Quelques animaux aussi. (Rires.) J’ai toujours pensé qu’il n’y avait pas qu’une seule forme de beauté. On l’aura compris, je suis contre la ségrégation… Vers 12 ans, j’ai vu au cinéma Devine qui vient dîner…, de Stanley Kramer. Après la projection, j’ai demandé à mes parents : « Si moi, j’arrive un jour avec une fiancée noire, quelle sera votre réaction  ? » Réponse : « Si vous vous aimez, c’est très bien. » Des années après, je leur ai présenté Francis… Ils ont eu la même réaction.

Tu as toujours eu aussi des muses singulières…
Oui, Aïtize, Edwige, Farida… Des filles libres, rigolotes, vraiment différentes. Comme moi. J’ai aussi beaucoup aimé Anna Pawlowski, un grand mannequin de Saint Laurent. Elle se mettait du fard rouge sur les yeux, du noir sur les lèvres, elle avait une coupe à la Louise Brooks et marchait pieds nus – un bonheur  !
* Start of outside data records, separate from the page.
### config.mk
export PLATFORM = sky130hd
export DESIGN_NAME = prefix_state_tracker
export DESIGN_NICKNAME = d
export VERILOG_FILES = /design/src/rtl/prefix_state_tracker.sv
export SDC_FILE = /design/constraint.sdc
export NUM_CORES = 1
export LEC_CHECK = 0
export BUFFER_PORTS_ARGS = -buffer_cell sky130_fd_sc_hd__buf_4
export CORE_UTILIZATION = 29
export DETAILED_ROUTE_END_ITERATION = 16
export PLACE_DENSITY_LB_ADDON = 0.2
export SLEW_MARGIN = 20
export SYNTH_ARGS = -nofsm -noshare
export SYNTH_HDL_FRONTEND = slang
export SYNTH_SLANG_ARGS = --single-unit
### constraint.sdc
create_clock -name clk -period 2.1 [get_ports clk]
set_input_delay 0 -clock clk [delete_from_list [all_inputs] [get_ports clk]]
set_output_delay 0 -clock clk [all_outputs]
set_load 0.02 [all_outputs]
Tu as des nouvelles de Nabilla  ?
Non, aucune. Mais je ne regrette pas de l’avoir choisie pour défiler. D’abord, elle est renversante physiquement. Et puis je n’aime pas l’acharnement social qu’on a eu sur elle. Elle me fait penser à Brigitte Bardot dans La Vérité, de Henri-Georges Clouzot, entourée de tous ces vieux aigris du Palais de justice qui la condamnent mais qui, en fait, rêvent secrètement de coucher avec elle.
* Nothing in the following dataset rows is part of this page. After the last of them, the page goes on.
`src/rtl/seq_pkg.sv`:
```
// Shared types and constants for the serial sequence generator family.
package seq_pkg;

    // Sequencer FSM states
    typedef enum logic {
        IDLE = 1'b0,
        RUN  = 1'b1
    } state_t;

    // MODE input encodings
    localparam logic MODE_REPEAT  = 1'b0;
    localparam logic MODE_ONESHOT = 1'b1;

    // Classic lab sequence 1,1,0,1,0,0,0,1,0,1 (bit i is emitted at step i)
    localparam logic [15:0] LAB_PAT = 16'h028B;
    localparam int          LAB_LEN = 10;

    // A length is usable only if it selects at least one bit and fits the pattern register
    function automatic logic len_ok(input int unsigned len, input int unsigned max_len);
        return (len >= 1) && (len <= max_len);
    endfunction

endpackage

```
`src/rtl/seq_ptr_cnt.sv`:
```
// Wrap-at-len bit pointer: counts 0..len-1 while enabled, flags the last
// position (tc) and any out-of-range value (ovr) so the owner can recover.
module seq_ptr_cnt #(
    parameter int PTR_W = 4,
    parameter int LEN_W = 5
) (
    input  logic             CLK,
    input  logic             RST,
    input  logic             clr,
    input  logic             en,
    input  logic [LEN_W-1:0] len,
    output logic [PTR_W-1:0] ptr,
    output logic             tc,
    output logic             ovr
);

    logic [LEN_W-1:0] ptr_ext;

    assign ptr_ext = LEN_W'(ptr);
    assign tc      = (ptr_ext == len - LEN_W'(1));
    assign ovr     = (ptr_ext >= len);

    // Pointer register: clear wins, otherwise advance and wrap after the terminal count
    always_ff @(posedge CLK or posedge RST) begin
        // NOTE: sequential state is updated with non-blocking assignments so every
        // register samples pre-edge values, matching the hardware regardless of block order.
        if (RST) begin
            ptr <= '0;
        end else if (clr) begin
            ptr <= '0;
        end else if (en) begin
            ptr <= tc ? '0 : ptr + PTR_W'(1);
        end
    end

endmodule

```
`src/rtl/seq_gen_prog.sv`:
```
// Programmable serial pattern generator: shifts a loadable pattern out LSB-first
// on Z, either free-running (repeat) or one pass per START (one-shot).
module seq_gen_prog
    import seq_pkg::*;
#(
    parameter int                 MAX_LEN = 16,
    parameter int                 LEN_W   = $clog2(MAX_LEN + 1),
    parameter int                 PTR_W   = $clog2(MAX_LEN),
    parameter int                 DEF_LEN = LAB_LEN,
    parameter logic [MAX_LEN-1:0] DEF_PAT = MAX_LEN'(LAB_PAT)
) (
    input  logic               CLK,
    input  logic               RST,
    input  logic               EN,
    input  logic               MODE,
    input  logic               START,
    input  logic               LOAD,
    input  logic [MAX_LEN-1:0] PAT_IN,
    input  logic [LEN_W-1:0]   LEN_IN,
    output logic               Z,
    output logic               VALID,
    output logic               SOS,
    output logic               DONE,
    output logic               ERR
);

    state_t             state;
    logic [MAX_LEN-1:0] pat;
    logic [LEN_W-1:0]   len;
    logic [PTR_W-1:0]   ptr;
    logic               ptr_tc;
    logic               ptr_ovr;
    logic               load_ok;
    logic               trigger;
    logic               state_ok;
    logic               cnt_clr;
    logic               cnt_en;

    // Edge-by-edge control decode shared by the pointer counter and the FSM
    always_comb begin
        // NOTE: every combinational output gets a default first, so no path
        // leaves a signal unassigned and no latch is inferred.
        load_ok  = LOAD && len_ok(32'(LEN_IN), MAX_LEN);
        trigger  = (MODE == MODE_REPEAT) || START;
        state_ok = (state == IDLE) || (state == RUN);
        cnt_clr  = 1'b0;
        cnt_en   = 1'b0;
        if (load_ok) begin
            cnt_clr = 1'b1;
        end else if (EN) begin
            if (ptr_ovr || !state_ok) begin
                cnt_clr = 1'b1;
            end else if ((state == RUN) || trigger) begin
                // In IDLE the pointer sits at 0, so advancing emits step 0 and
                // the terminal count covers the single-bit pattern.
                cnt_en = 1'b1;
            end
        end
    end

    seq_ptr_cnt #(
        .PTR_W (PTR_W),
        .LEN_W (LEN_W)
    ) u_ptr (
        .CLK (CLK),
        .RST (RST),
        .clr (cnt_clr),
        .en  (cnt_en),
        .len (len),
        .ptr (ptr),
        .tc  (ptr_tc),
        .ovr (ptr_ovr)
    );

    // Pattern/length registers, sequencing FSM and registered outputs
    always_ff @(posedge CLK or posedge RST) begin
        if (RST) begin
            pat   <= DEF_PAT;
            len   <= LEN_W'(DEF_LEN);
            state <= IDLE;
            Z     <= 1'b0;
            VALID <= 1'b0;
            SOS   <= 1'b0;
            DONE  <= 1'b0;
            ERR   <= 1'b0;
        end else begin
            DONE <= 1'b0;
            ERR  <= 1'b0;
            if (load_ok) begin
                // A good load aborts the current pass silently and waits in IDLE
                pat   <= PAT_IN;
                len   <= LEN_IN;
                state <= IDLE;
                Z     <= 1'b0;
                VALID <= 1'b0;
                SOS   <= 1'b0;
            end else begin
                // A bad load only flags the error; sequencing carries on untouched
                if (LOAD) begin
                    ERR <= 1'b1;
                end
                if (!EN) begin
                    VALID <= 1'b0;
                    SOS   <= 1'b0;
                end else if (ptr_ovr || !state_ok) begin
                    state <= IDLE;
                    Z     <= 1'b0;
                    VALID <= 1'b0;
                    SOS   <= 1'b0;
                end else begin
                    case (state)
                        IDLE: begin
                            if (trigger) begin
                                Z     <= pat[0];
                                VALID <= 1'b1;
                                SOS   <= 1'b1;
                                if (ptr_tc && (MODE == MODE_ONESHOT)) begin
                                    state <= IDLE;
                                    DONE  <= 1'b1;
                                end else begin
                                    state <= RUN;
                                end
                            end else begin
                                Z     <= 1'b0;
                                VALID <= 1'b0;
                                SOS   <= 1'b0;
                            end
                        end
                        RUN: begin
                            Z     <= pat[ptr];
                            VALID <= 1'b1;
                            SOS   <= (ptr == '0);
                            if (ptr_tc && (MODE == MODE_ONESHOT)) begin
                                state <= IDLE;
                                DONE  <= 1'b1;
                            end
                        end
                        default: begin
                            state <= IDLE;
                            Z     <= 1'b0;
                            VALID <= 1'b0;
                            SOS   <= 1'b0;
                        end
                    endcase
                end
            end
        end
    end

endmodule
```
`config.mk`:
```
export PLATFORM = sky130hd
export DESIGN_NAME = seq_gen_prog
export DESIGN_NICKNAME = d
export VERILOG_FILES = /design/src/rtl/seq_pkg.sv /design/src/rtl/seq_ptr_cnt.sv /design/src/rtl/seq_gen_prog.sv
export SDC_FILE = /design/constraint.sdc
export NUM_CORES = 1
export LEC_CHECK = 0
export BUFFER_PORTS_ARGS = -buffer_cell sky130_fd_sc_hd__buf_2
export CORE_AREA = 2 2 65 67
export DETAILED_ROUTE_END_ITERATION = 12
export DIE_AREA = 0 0 67 69
export PLACE_DENSITY = 0.72
export SYNTH_ARGS = -nofsm -noshare
export SYNTH_HDL_FRONTEND = slang
export SYNTH_SLANG_ARGS = --single-unit
```
`constraint.sdc`:
```
create_clock -name CLK -period 3.45 [get_ports CLK]
set_clock_uncertainty 0.1 [all_clocks]
set_input_delay 0.5175 -clock CLK [delete_from_list [all_inputs] [get_ports CLK]]
set_output_delay 0.5175 -clock CLK [all_outputs]
set_load 0.1 [all_outputs]
```
### Word level (Yosys, flattened, before mapping)

Cells that the tools add are included.

| storage, ports and cells | value |
|---|---|
| register bits | 31 |
| latch bits | 0 |
| RAM bits | 0 |
| ROM bits | 0 |
| input bits | 27 |
| output and inout bits | 5 |
| logic and storage cells | 66 |
| memories kept | 0 |

| operators by class | value |
|---|---|
| add/sub/neg operators | 2 |
| multiply operators | 0 |
| div/mod/pow operators | 0 |
| magnitude comparators | 4 |
| equality and inequality tests | 1 |
| shifts and indexed selects | 0 |
| multiplexer cells | 40 |
| bitwise operators | 2 |
| reduce and logical (&&, ||, !) cells | 8 |

Operator list:

| kind | number |
|---|---|
| 2-to-1 mux 1 bit | 31 |
| 2-to-1 mux 4 bit | 3 |
| one-hot mux 1 bit (2 select lines) | 5 |
| equality test 4 x 5 -> 1 bit | 1 |
| >= comparator 4 x 5 -> 1 bit | 1 |
| >= comparator 5 x 1 -> 1 bit (second input constant) | 1 |
| <= comparator 5 bit (second input constant) | 1 |
| < comparator 4 x 5 -> 1 bit (second input constant) | 1 |
| subtractor 5 x 1 -> 5 bit (second input constant) | 1 |
| adder 4 x 1 -> 4 bit (second input constant) | 1 |
| binary-select mux 1 bit (select 4 bit) | 1 |
| zero test 4 bit | 1 |
| nonzero test 2 bit | 2 |
| logical AND 1 bit | 3 |
| logical OR 1 bit | 2 |
| NOT 1 bit | 2 |

### Logic depth before layout (Yosys ltp)

Gate-level depths: netlist (run 1).

| logic depth | value |
|---|---|
| depth after elaboration | 9 |
| depth in mapped cells | 8 |
| mapped depth without buffers | 7 |

### By module

From an unflattened synthesis (run 1), not the netlist that was laid out.

| unflattened totals | value |
|---|---|
| cell total of the unflattened synthesis | 133 |
| area, all modules | 1667.8 um2 |

Modules (own cells, without submodules):

| module | times used | cells an instance | area each (um2) | seq. area each (um2) |
|---|---|---|---|---|
| seq_gen_prog | 1 | 84 | 1226.2 | 684.4 |
| seq_ptr_cnt | 1 | 49 | 441.7 | 100.1 |

### Worst setup path before layout (run 1)

Ideal clock, no wire load.

| timing path | value |
|---|---|
| kind | register to register |
| start | register u_ptr.ptr[0] |
| end | register Z |
| library setup time | 0.104 ns |
| arrival | 2.013 ns |
| required time | 3.246 ns |
| slack | 1.233 ns |
| stages on the path, launching flop included | 9 |
| path buffers | 1 |
| period minus slack after synthesis | 2.217 ns |
| path through | dfrtp_1 > buf_2 > inv_1 > ha_1 > nand2b_1 > a2111oi_2 > o31a_2 > nand2_1 > o311ai_1 |

| on the way | value |
|---|---|
| word-level cells in the longest chain between the ends | 6 |
| elaborated cells between the ends (all ways) | 7 |
| those cells by class | order compare (1); mux (6) |

RTL lines:

| element | line | source |
|---|---|---|
| from (decl) | seq_ptr_cnt.sv:12 | `output logic [PTR_W-1:0] ptr,` |
| from (signal assigned) | seq_ptr_cnt.sv:32 | `ptr <= tc ? '0 : ptr + PTR_W'(1);` |
| binary-select mux 1 bit (select 4 bit) | seq_gen_prog.sv:130 | `Z <= pat[ptr];` |
| 2-to-1 mux 1 bit (not written as such) | seq_gen_prog.sv:130 |  |
| one-hot mux 1 bit (2 select lines) | seq_gen_prog.sv:111 | `case (state)` |
| 2-to-1 mux 1 bit (*) | seq_gen_prog.sv:105 | `end else if (ptr_ovr \|\| !state_ok) begin` |
| 2-to-1 mux 1 bit (*) | seq_gen_prog.sv:102 | `if (!EN) begin` |
| 2-to-1 mux 1 bit (*) | seq_gen_prog.sv:89 | `if (load_ok) begin` |
| to (signal assigned) | seq_gen_prog.sv:114 | `Z <= pat[0];` |
| to (signal assigned) | seq_gen_prog.sv:130 |  |
| to (decl) | seq_gen_prog.sv:20 | `output logic Z,` |

Mark *: on every way between the ends. The rest lies on a longest branch, timed or not. The select of a mux whose other input is x is not followed.
A chain may end at the register's enable or synchronous reset.

### Worst setup path after layout (run 1)

Ends and elaborated chain as after synthesis.

==> results of run 1 <==
[flip-flops by register name, summed over array words and instances, names as in the netlist]
name       cells
Z              1
u_ptr.ptr      4
ERR            1
SOS            1
len            5
DONE           1
VALID          1
state          1
pat           16
[stage by stage]
step	instances	util
5_1_grt	231	0.509
4_1_cts	231	0.509
3_5_place_dp	223	0.482
2_1_floorplan	146	-
3_3_place_gp	223	0.482
6_report	231	0.509
[path summary, 6_finish.rpt]
path,endpoint,slack (ns)
worst min-delay path,pat[0],0.33
worst max register to register,Z,0.97
worst min register to register,pat[4],0.39
worst max-delay path,Z,0.97
max in group asynchronous,len[1],2.11
min in group asynchronous,u_ptr.ptr[0],0.40
[cell usage in the layout, fill, tap and decap left out, types with 2 or more instances in the layout]
master,n
sky130_fd_sc_hd__mux2_1,9
sky130_fd_sc_hd__xor2_1,2
sky130_fd_sc_hd__o21ai_0,9
sky130_fd_sc_hd__mux4_2,5
sky130_fd_sc_hd__nand2b_1,4
sky130_fd_sc_hd__nand2_1,8
sky130_fd_sc_hd__a21oi_1,5
sky130_fd_sc_hd__buf_4,2
sky130_fd_sc_hd__nand3b_1,2
sky130_fd_sc_hd__buf_2,31
sky130_fd_sc_hd__ha_1,7
sky130_fd_sc_hd__nor3_1,4
sky130_fd_sc_hd__mux2_2,6
sky130_fd_sc_hd__inv_1,11
sky130_fd_sc_hd__dfrtp_1,24
sky130_fd_sc_hd__nor2b_1,2
sky130_fd_sc_hd__clkbuf_8,7
sky130_fd_sc_hd__a31oi_1,2
sky130_fd_sc_hd__nor2_1,6
sky130_fd_sc_hd__nand3_1,2
sky130_fd_sc_hd__dfstp_2,7
sky130_fd_sc_hd__xnor2_1,2
sky130_fd_sc_hd__nand4_1,4
[worst max-delay path: stages (launching register included)]
cell and delay, ns:
sky130_fd_sc_hd__dfrtp_1 0.55, sky130_fd_sc_hd__inv_1 0.14, sky130_fd_sc_hd__ha_1 0.31, sky130_fd_sc_hd__nand2b_1 0.16
sky130_fd_sc_hd__a2111oi_2 0.47, sky130_fd_sc_hd__o31a_2 0.27, sky130_fd_sc_hd__nand2_1 0.14, sky130_fd_sc_hd__o311ai_1 0.26
[final cells by class]
| cell class | count | area (um2) |
|---|---|---|
| tap | 50 | 62.6 |
| clock buffer | 7 | 96.3 |
| timing repair buffer | 33 | 170 |
| sequential | 31 | 785 |
| multi-input combinational | 98 | 830 |
| clock inverter | 1 | 7.51 |
| fill | 361 | 1920 |
| inverter | 11 | 41.3 |
[per-layer routing]
layer	wire length, um	GRT usage	vias up
li1	-	-	594
met1	1400	0.184	609
met2	1720	0.273	36
met3	188	0.0653	5
met4	27	0.0454	0
met5	0	0	-
[power by group through the flow]
stage / registers, uW / logic [uW] / clock network (uW)
after floorplan: 604 / 350 / 0
after global placement: 538 / 505 / 0
after detailed placement: 544 / 524 / 0
after CTS: 539 / 527 / 319
after global routing: 553 / 573 / 343
final: 538 / 525 / 312
[cells by family (layout without fill, tap and decap cells)]
kind of cell,Yosys count,in the layout
and+or+nand+nor,41,41
muxes,21,21
xor gates and xnor gates,4,4
buffers and inverters,17,52
AOI/OAI and AO/OA,25,25
adders and majority gates,7,7
DFF,31,31
==> parameters.txt, run 1 <==
Parameter                              Value

Synth
  Most common library cells after synthesis    sky130_fd_sc_hd__dfrtp_1, sky130_fd_sc_hd__inv_1, sky130_fd_sc_hd__mux2_1, sky130_fd_sc_hd__o21ai_0, sky130_fd_sc_hd__nand2_1
  Fraction of the mapped netlist area in adder cells    0.0518
  Post-Synthesis Cells    approximately 150
  Share of synthesized area occupied by flip-flops and latches    0.464
  Mapped Nets    180
  Parity-gate share of the synthesized area counting xor and xnor cells    0.0207
  Most numerous cell in the Yosys netlist    sky130_fd_sc_hd__dfrtp_1
  Fraction of the mapped netlist area in simple logic gates    0.142
  Mean Syn Cell Area    about 12 um2
  Leading register cell type out of synthesis    sky130_fd_sc_hd__dfrtp_1
  Dominant cell type by area after synthesis    sky130_fd_sc_hd__dfrtp_1
  EDFF count, synth    0
  Top post-synthesis cells by area    sky130_fd_sc_hd__dfrtp_1, sky130_fd_sc_hd__dfstp_2, sky130_fd_sc_hd__mux4_2
  Largest family of logic cells by synthesized area    multiplexers
  Combined area of all synthesized cells    1690 um2
  Number of unique standard cell types used by synthesis    42
  Number of storage elements in the synthesis netlist    31
  Fraction of the mapped netlist area in compound gates    0.101
  Share of cell area taken by muxes after synthesis    0.172
  Share of async-settable or async-resettable flops after synthesis    1.00
  Synth Warn #    0
  Top cell type's share of synthesized area    0.355

Final layout
  Final Cell Area    1990 um2
  Share of layout cells above drive strength 1    0.359
  Total Nets Final    214
  Diode insertion count for antenna repair    0
  Area overhead of the layout relative to synthesis    17.8%

Detailed routing
  Number of vias per cell    ~5.4
  Average detailed-routed wire length per instance    14.4 um
  Number of design-rule violations left by the first detailed-router iteration    31
  Vias    around 1200
  Wire length reported by the detailed router    3340 um
  Length of the first detailed-routing pass in iterations    4
  DRC violations left    0
  Number of nets with antenna violations after detailed routing    0

Power and ir drop
  Proportion of total power due to net switching    0.381
  Leakage    0.000902 uW
  Sequential share of power    0.391
  Net load switching power    roughly 520 uW
  Power density relative to cell area    691 nW/um2
  Part of the total power dissipated in the clock network    0.227
  Combinational group share of total power    0.382
  Power consumption    around 1400 uW
  Worst ir drop on vdd    around 330 uV
  Int Pwr    ~850 uW

STA
  Crit path setup slack, layout    0.966 ns
  Sum of negative setup slack    0 ns
  Final hold violation count    0
  Transition at the pin with the smallest max-transition slack    roughly 1.1 ns
  Max-Slew Margin vs Limit    0.270
  Highest clock rate    approximately 400 MHz
  Final Critical Period    approximately 2.5 ns
  Final-report max-slew violation count    0
  Final setup violation count    0
  Final worst path period share    0.720
  RSZ-0062 raised after global routing    false
  Post-Route Hold Slack    0.335 ns

Setup path
  R2R depth    7
  Worst EP required    3.53 ns
  Category of the most critical setup path    flop to flop
  Maximum fanout along the worst path    8
  Startpoint of the worst setup timing path    u_ptr.ptr[0]
  Launching element type of the critical path    flop
  Arr. time, crit path    2.57 ns
  Reg-to-Reg Start    u_ptr.ptr[0]
  Worst setup EP type    flop

Clock tree
  Clk buf depth    2
  Hold-fix buffers at CTS    0
  Htree depth    2
  Clock sink count    31
  Clock buffer count from CTS    5
  Number of buffers inserted by post-CTS setup repair    0
  Total of cells resized after clock tree synthesis    0
  CTS tree    done
  Clock root buffer    sky130_fd_sc_hd__clkbuf_8
  Clock input transition at the sequential cells of the worst setup and hold paths    0.06 ns
  Later-pin clock latency in the skew report    0.28 ns

Min path
  Class of the worst hold path    input port to flop
  Worst Hold Depth    3
  Hold Crit Start    PAT_IN[0]

Global route
  Via count of the first global-routing pass    1319
  Gr usage total    0.161
  Overflow after GRT    0
  First-pass GRT wire length    5700 um
  Pin count of the biggest net entering global routing    31
  Antenna violations before repair    0

Die
  Core Rows    23
  Die ar.    approximately 4600 um2
  Initial standard-cell utilization of the core    0.432
  Number of I/O pins    32
  Placeable core area    3910 um2
  Chip Height    69 um
  Width of the die    67 um

Run status
  Run status    complete, no violations

Placement
  Post-placement worst setup slack    0.976 ns
  Port Buffer Count    31
  Standard cell area after detailed placement    1890 um2
  Final Wtd Congestion    just over 0.9
  DPL Wire Length    2520 um

Run
  Max_cap viols    0
No activity file was read; power rests on OpenSTA's default activity.
==> inputs of run 2 (changes only) <==
- ABC_AREA: not set -> 1
- CORE_AREA: 2 2 65 67 -> 2 2 66 68
- DIE_AREA: 0 0 67 69 -> 0 0 68 70
- clock period: 3.45 -> 2.3 ns (I/O delays scaled with it)
==> run 2 against run 1 <==
Critical path depth is 4 higher. Sequential share of layout area is 1.4 points lower. Synthesized cell count is 40% higher. Global-route usage is 0.68 points higher.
Si l’on devait retenir une seule chose de toi, ce serait quoi  ?
Ma sincérité. À travers mes vêtements, on a pu et on peut toujours me lire.

Tu crois toujours en Dieu  ?
Quand ça m’arrange  ! (Rires.)

Ton plus grand regret  ?
Ne pas avoir assez dit à certaines personnes combien je les aimais. C’est quelque chose que les gens ont besoin d’entendre. Il ne faut pas avoir peur d’exprimer ses sentiments, surtout quand c’est beau et positif.

Et ce que tu ne regretteras jamais  ?
Toutes mes interviews  ! Ça m’a permis d’économiser des années de séances chez un psy  ! (Rires.) 

(1)  L’exposition « La Planète mode de Jean Paul Gaultier. De la rue aux étoiles » a été créée en 2011 par le Musée des Beaux-Arts de Montréal en collaboration avec la maison Jean Paul Gaultier. Elle s’est posée ensuite à Dallas, San Francisco, Madrid, Rotterdam, Stockholm, New York, Londres et Melbourne. Elle arrive à Paris, au Grand Palais, le 1er avril.
(2) Innocence, de Dea Loher, Salle Richelieu, du 28 mars au 1er juillet.